* Problem statement:
Among the records below, find the line that has "set_output_delay 0.5 -clock"; from there, give the lines again exactly, and stop after the line that has "set_load 0.03 [all_outputs]".

[Stored data]
===============

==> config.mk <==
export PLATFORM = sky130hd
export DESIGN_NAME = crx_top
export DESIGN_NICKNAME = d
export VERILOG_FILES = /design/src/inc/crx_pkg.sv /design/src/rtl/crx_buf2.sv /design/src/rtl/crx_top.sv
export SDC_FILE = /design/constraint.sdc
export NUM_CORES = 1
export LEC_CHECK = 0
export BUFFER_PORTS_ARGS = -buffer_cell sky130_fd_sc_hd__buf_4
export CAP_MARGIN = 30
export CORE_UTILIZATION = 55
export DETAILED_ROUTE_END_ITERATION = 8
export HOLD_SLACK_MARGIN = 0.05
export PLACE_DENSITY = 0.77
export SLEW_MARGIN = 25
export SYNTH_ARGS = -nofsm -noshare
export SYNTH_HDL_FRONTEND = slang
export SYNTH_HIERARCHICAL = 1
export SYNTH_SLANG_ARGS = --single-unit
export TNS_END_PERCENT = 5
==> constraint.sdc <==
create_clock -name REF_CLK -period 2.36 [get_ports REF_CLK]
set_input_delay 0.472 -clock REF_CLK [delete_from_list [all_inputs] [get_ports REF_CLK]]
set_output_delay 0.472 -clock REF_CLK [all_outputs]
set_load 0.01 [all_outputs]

===============

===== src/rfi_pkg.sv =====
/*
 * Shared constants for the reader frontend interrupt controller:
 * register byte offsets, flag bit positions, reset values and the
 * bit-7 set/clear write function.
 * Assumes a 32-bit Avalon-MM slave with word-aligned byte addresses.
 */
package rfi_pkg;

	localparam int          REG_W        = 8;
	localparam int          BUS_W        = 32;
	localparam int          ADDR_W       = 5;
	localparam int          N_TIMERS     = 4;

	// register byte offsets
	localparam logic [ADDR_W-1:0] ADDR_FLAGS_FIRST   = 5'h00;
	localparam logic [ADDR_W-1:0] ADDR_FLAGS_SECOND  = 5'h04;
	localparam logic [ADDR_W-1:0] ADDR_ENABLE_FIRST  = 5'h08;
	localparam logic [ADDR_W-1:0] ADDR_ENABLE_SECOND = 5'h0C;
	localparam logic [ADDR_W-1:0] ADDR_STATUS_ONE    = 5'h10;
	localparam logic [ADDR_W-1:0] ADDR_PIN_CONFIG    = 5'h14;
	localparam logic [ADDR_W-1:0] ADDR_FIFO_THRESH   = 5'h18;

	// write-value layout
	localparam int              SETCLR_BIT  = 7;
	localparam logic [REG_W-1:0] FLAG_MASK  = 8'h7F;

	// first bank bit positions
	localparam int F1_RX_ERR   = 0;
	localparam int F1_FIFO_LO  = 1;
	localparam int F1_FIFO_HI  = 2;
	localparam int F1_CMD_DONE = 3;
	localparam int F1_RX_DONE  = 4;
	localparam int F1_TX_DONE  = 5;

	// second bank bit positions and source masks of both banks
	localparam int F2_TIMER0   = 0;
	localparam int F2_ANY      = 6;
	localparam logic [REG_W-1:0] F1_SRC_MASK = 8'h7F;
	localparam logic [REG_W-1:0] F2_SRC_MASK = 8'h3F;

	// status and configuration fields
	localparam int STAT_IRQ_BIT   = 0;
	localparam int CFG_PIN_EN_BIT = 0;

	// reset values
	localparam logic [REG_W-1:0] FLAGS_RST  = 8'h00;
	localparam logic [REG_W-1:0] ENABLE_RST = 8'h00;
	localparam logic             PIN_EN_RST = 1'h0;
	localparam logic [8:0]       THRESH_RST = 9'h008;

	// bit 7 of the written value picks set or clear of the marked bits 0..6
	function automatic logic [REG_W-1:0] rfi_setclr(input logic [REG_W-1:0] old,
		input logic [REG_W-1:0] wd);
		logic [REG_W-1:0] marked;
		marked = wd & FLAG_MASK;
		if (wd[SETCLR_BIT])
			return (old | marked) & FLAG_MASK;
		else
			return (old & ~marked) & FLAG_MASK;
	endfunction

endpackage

===============

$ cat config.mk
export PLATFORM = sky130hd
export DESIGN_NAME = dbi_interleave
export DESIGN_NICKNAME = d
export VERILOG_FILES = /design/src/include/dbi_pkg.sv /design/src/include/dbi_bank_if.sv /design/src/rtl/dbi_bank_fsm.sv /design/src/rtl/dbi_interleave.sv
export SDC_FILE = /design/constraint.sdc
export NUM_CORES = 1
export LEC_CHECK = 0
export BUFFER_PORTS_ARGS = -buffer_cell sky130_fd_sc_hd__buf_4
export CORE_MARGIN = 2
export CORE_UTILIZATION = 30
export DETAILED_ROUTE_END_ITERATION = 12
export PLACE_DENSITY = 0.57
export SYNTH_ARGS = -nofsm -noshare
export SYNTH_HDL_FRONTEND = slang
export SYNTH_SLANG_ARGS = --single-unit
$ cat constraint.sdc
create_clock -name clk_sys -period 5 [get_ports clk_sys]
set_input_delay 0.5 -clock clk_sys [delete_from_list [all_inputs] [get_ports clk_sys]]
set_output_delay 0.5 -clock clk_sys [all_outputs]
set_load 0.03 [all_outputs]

===============

* Worked solution:
set_output_delay 0.5 -clock clk_sys [all_outputs]
set_load 0.03 [all_outputs]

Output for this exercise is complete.